Posted by Erin Connolly on

How do you maintain your goals on the weekends? Are your weekends damaging to your goals? If your goals include increased lean body mass (muscle), decreased fat mass or weight loss, you may want to rethink your weekend habits... especially during and after the holidays when the temptation is highest. First off, you must know what your goal is. If you don’t, take some time to think about a quantifiable goal. If you are serious about your goal, you are most likely already hitting the gym 3-5 times per week and watching what you are eating. If you are looking to lose body weight or fat mass, you are most likely on a small daily caloric deficit (of about 250 calories). This is the healthiest way to lose weight and keep it off! Now if you think about quantifying everything, make sure the math is in your favor. Calories are calories, whether they are fat (9 calories per gram), carbohydrates (4 calories per gram) or protein (4 calories per gram). Clean eating may help you with gaining other important health benefits, but a calorie is still a calorie and 3,500 calories equals one pound. If you are on a calorie deficit of 250 calories per day, this puts you at a 1,750 calorie deficit per week- or half a pound lost. If when the weekend rolls around, you tell yourself you deserve a cheat day or have a night out on the town; it is very easy to consume 1,750 calories that weekend. The average beer contains 200 calories, and the average cocktail contains just as many calories, if not more. This could be the equivalent of just 4 to 6 drinks. Alcohol contains 7 calories per gram, that’s almost as much as fat! Here’s an example.

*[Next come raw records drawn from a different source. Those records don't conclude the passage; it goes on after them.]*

==> config.mk <==
export PLATFORM = sky130hd
export DESIGN_NAME = transmissor_resultado_serial
export DESIGN_NICKNAME = d
export VERILOG_FILES = /design/src/rtl/transmissor_resultado_serial.sv
export SDC_FILE = /design/constraint.sdc
export NUM_CORES = 1
export LEC_CHECK = 0
export CAP_MARGIN = 20
export CORE_MARGIN = 1.5
export CORE_UTILIZATION = 50
export DETAILED_ROUTE_END_ITERATION = 16
export PLACE_DENSITY = 0.78
export SYNTH_ARGS = -nofsm -noshare
export SYNTH_HDL_FRONTEND = slang
export SYNTH_SLANG_ARGS = --single-unit
==> constraint.sdc <==
create_clock -name clock -period 2.7 [get_ports clock]
set_input_delay 0.54 -clock clock [delete_from_list [all_inputs] [get_ports clock]]
set_output_delay 0.54 -clock clock [all_outputs]
set_load 0.05 [all_outputs]
## src/rtl/rv32i_instr_encoder.sv

```systemverilog
// rv32i_instr_encoder: streaming RV32I field-to-machine-word assembler with address tagging
module rv32i_instr_encoder #(
    parameter int ADDR_W = 32,
    parameter logic [ADDR_W-1:0] BASE_ADDR = '0,
    parameter int ERR_CNT_W = 16
) (
    input  logic                 clk,
    input  logic                 rst_n,
    input  logic                 start,
    input  logic                 in_valid,
    output logic                 in_ready,
    input  logic                 in_last,
    input  logic [5:0]           in_op,
    input  logic [4:0]           in_rd,
    input  logic [4:0]           in_rs1,
    input  logic [4:0]           in_rs2,
    input  logic [31:0]          in_imm,
    output logic                 out_valid,
    input  logic                 out_ready,
    output logic [31:0]          out_instr,
    output logic [ADDR_W-1:0]    out_addr,
    output logic                 out_last,
    output logic                 busy,
    output logic                 done,
    output logic                 err,
    output logic [ERR_CNT_W-1:0] err_count
);
    typedef enum logic [1:0] {IDLE, RUN, DRAIN} state_e;
    localparam logic [2:0] F_NOP = 3'd0, F_I = 3'd1, F_SH = 3'd2, F_S = 3'd3;
    localparam logic [2:0] F_R = 3'd4, F_U = 3'd5, F_J = 3'd6, F_B = 3'd7;
    localparam logic [31:0] NOP = 32'h0000_0013;
    state_e                state_q, state_d;
    logic [ADDR_W-1:0]     addr_q, out_addr_q;
    logic [31:0]           out_instr_q, word, enc;
    logic                  out_valid_q, out_last_q, err_q;
    logic [ERR_CNT_W-1:0]  err_count_q;
    logic [2:0]            fmt, f3;
    logic [6:0]            opc, f7;
    logic [3:0]            k;
    logic signed [31:0]    simm;
    logic                  bad, imm_ok, illegal, in_hs, out_hs;
    assign simm      = $signed(in_imm);
    assign in_ready  = state_q == RUN && (!out_valid_q || out_ready);
    assign in_hs     = in_valid && in_ready;
    assign out_hs    = out_valid_q && out_ready;
    assign busy      = state_q != IDLE;
    assign done      = state_q == DRAIN && out_hs;
    assign out_valid = out_valid_q;
    assign out_instr = out_instr_q;
    assign out_addr  = out_addr_q;
    assign out_last  = out_last_q;
    assign err       = err_q;
    assign err_count = err_count_q;
    // Map the mnemonic ID onto instruction format, opcode, funct3 and funct7
    always_comb begin
        fmt = F_NOP;
        opc = 7'h13;
        f3  = 3'd0;
        f7  = 7'd0;
        k   = 4'd0;
        bad = 1'b0;
        if (in_op == 6'd0) begin
            fmt = F_NOP;
        end else if (in_op <= 6'd5) begin
            fmt = F_I;
            opc = 7'h03;
            f3  = in_op >= 6'd4 ? in_op[2:0] : in_op[2:0] - 3'd1;
        end else if (in_op <= 6'd11) begin
            fmt = F_I;
            k   = 4'(in_op - 6'd6);
            f3  = k == 4'd0 ? 3'd0 : k <= 4'd3 ? 3'(k + 4'd1) : 3'(k + 4'd2);
        end else if (in_op <= 6'd14) begin
            fmt = F_SH;
            f3  = in_op == 6'd12 ? 3'd1 : 3'd5;
            f7  = in_op == 6'd14 ? 7'h20 : 7'h00;
        end else if (in_op <= 6'd17) begin
            fmt = F_S;
            opc = 7'h23;
            f3  = 3'(in_op - 6'd15);
        end else if (in_op <= 6'd27) begin
            fmt = F_R;
            opc = 7'h33;
            k   = 4'(in_op - 6'd18);
            f3  = k <= 4'd1 ? 3'd0 : k == 4'd7 ? 3'd5 : k <= 4'd6 ? 3'(k - 4'd1) : 3'(k - 4'd2);
            f7  = (k == 4'd1 || k == 4'd7) ? 7'h20 : 7'h00;
        end else if (in_op == 6'd28) begin
            fmt = F_U;
            opc = 7'h37;
        end else if (in_op == 6'd29) begin
            fmt = F_U;
            opc = 7'h17;
        end else if (in_op == 6'd30) begin
            fmt = F_J;
            opc = 7'h6F;
        end else if (in_op == 6'd31) begin
            fmt = F_I;
            opc = 7'h67;
        end else if (in_op <= 6'd37) begin
            fmt = F_B;
            opc = 7'h63;
            k   = 4'(in_op - 6'd32);
            f3  = k <= 4'd1 ? 3'(k) : 3'(k + 4'd2);
        end else begin
            bad = 1'b1;
        end
    end
    // Assemble the word for the decoded format; anything illegal collapses to NOP
    always_comb begin
        word   = NOP;
        imm_ok = 1'b1;
        case (fmt)
            F_I: begin
                word   = {in_imm[11:0], in_rs1, f3, in_rd, opc};
                imm_ok = simm >= -32'sd2048 && simm <= 32'sd2047;
            end
            F_SH: begin
                word   = {f7, in_imm[4:0], in_rs1, f3, in_rd, opc};
                imm_ok = in_imm < 32'd32;
            end
            F_S: begin
                word   = {in_imm[11:5], in_rs2, in_rs1, f3, in_imm[4:0], opc};
                imm_ok = simm >= -32'sd2048 && simm <= 32'sd2047;
            end
            F_R: word = {f7, in_rs2, in_rs1, f3, in_rd, opc};
            F_U: begin
                word   = {in_imm[31:12], in_rd, opc};
                imm_ok = in_imm[11:0] == 12'd0;
            end
            F_J: begin
                word   = {in_imm[20], in_imm[10:1], in_imm[11], in_imm[19:12], in_rd, opc};
                imm_ok = simm >= -32'sd1048576 && simm <= 32'sd1048574 && !in_imm[0];
            end
            F_B: begin
                word   = {in_imm[12], in_imm[10:5], in_rs2, in_rs1, f3, in_imm[4:1], in_imm[11], opc};
                imm_ok = simm >= -32'sd4096 && simm <= 32'sd4094 && !in_imm[0];
            end
            default: word = NOP;
        endcase
        illegal = bad || !imm_ok;
        enc     = illegal ? NOP : word;
    end
    // FSM state register
    always_ff @(posedge clk or negedge rst_n) begin
        if (!rst_n) state_q <= IDLE;
        else state_q <= state_d;
    end
    // FSM next state: start opens a program, the last input drains it, the last output closes it
    always_comb begin
        state_d = state_q;
        case (state_q)
            IDLE:    state_d = start ? RUN : IDLE;
            RUN:     state_d = (in_hs && in_last) ? DRAIN : RUN;
            DRAIN:   state_d = out_hs ? IDLE : DRAIN;
            default: state_d = IDLE;
        endcase
    end
    // Output register stage, address counter and error bookkeeping
    always_ff @(posedge clk or negedge rst_n) begin
        if (!rst_n) begin
            addr_q      <= BASE_ADDR;
            out_addr_q  <= BASE_ADDR;
            out_instr_q <= '0;
            out_valid_q <= 1'b0;
            out_last_q  <= 1'b0;
            err_q       <= 1'b0;
            err_count_q <= '0;
        end else begin
            if (state_q == IDLE && start) begin
                addr_q      <= BASE_ADDR;
                err_q       <= 1'b0;
                err_count_q <= '0;
            end
            if (in_hs) begin
                out_instr_q <= enc;
                out_addr_q  <= addr_q;
                out_last_q  <= in_last;
                addr_q      <= addr_q + ADDR_W'(4);
                if (illegal) begin
                    err_q <= 1'b1;
                    if (~&err_count_q) err_count_q <= err_count_q + ERR_CNT_W'(1);
                end
            end
            if (in_hs) out_valid_q <= 1'b1;
            else if (out_hs) out_valid_q <= 1'b0;
        end
    end
endmodule
```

If Monday through Friday I work out for 45 minutes and create a 250 calorie deficit each day in order to lose 0.5lbs per week, and I decide to have one cheat day where I consume 1750 calories more that day during lunch and dinner combined, OR have 4-6 alcoholic beverages, then by Monday I am right back to where I started - with zero weight lost or zero fat mass lost. Five great days of eating healthy and working out does NOT mean you can automatically splurge and “earn” a cheat weekend. Perhaps one cheat MEAL (not DAY) or splurging in moderation can help you keep your balance. If you are unsure why you aren’t making any progress, start doing the math. The best way to stay on track towards your goal is to track the numbers.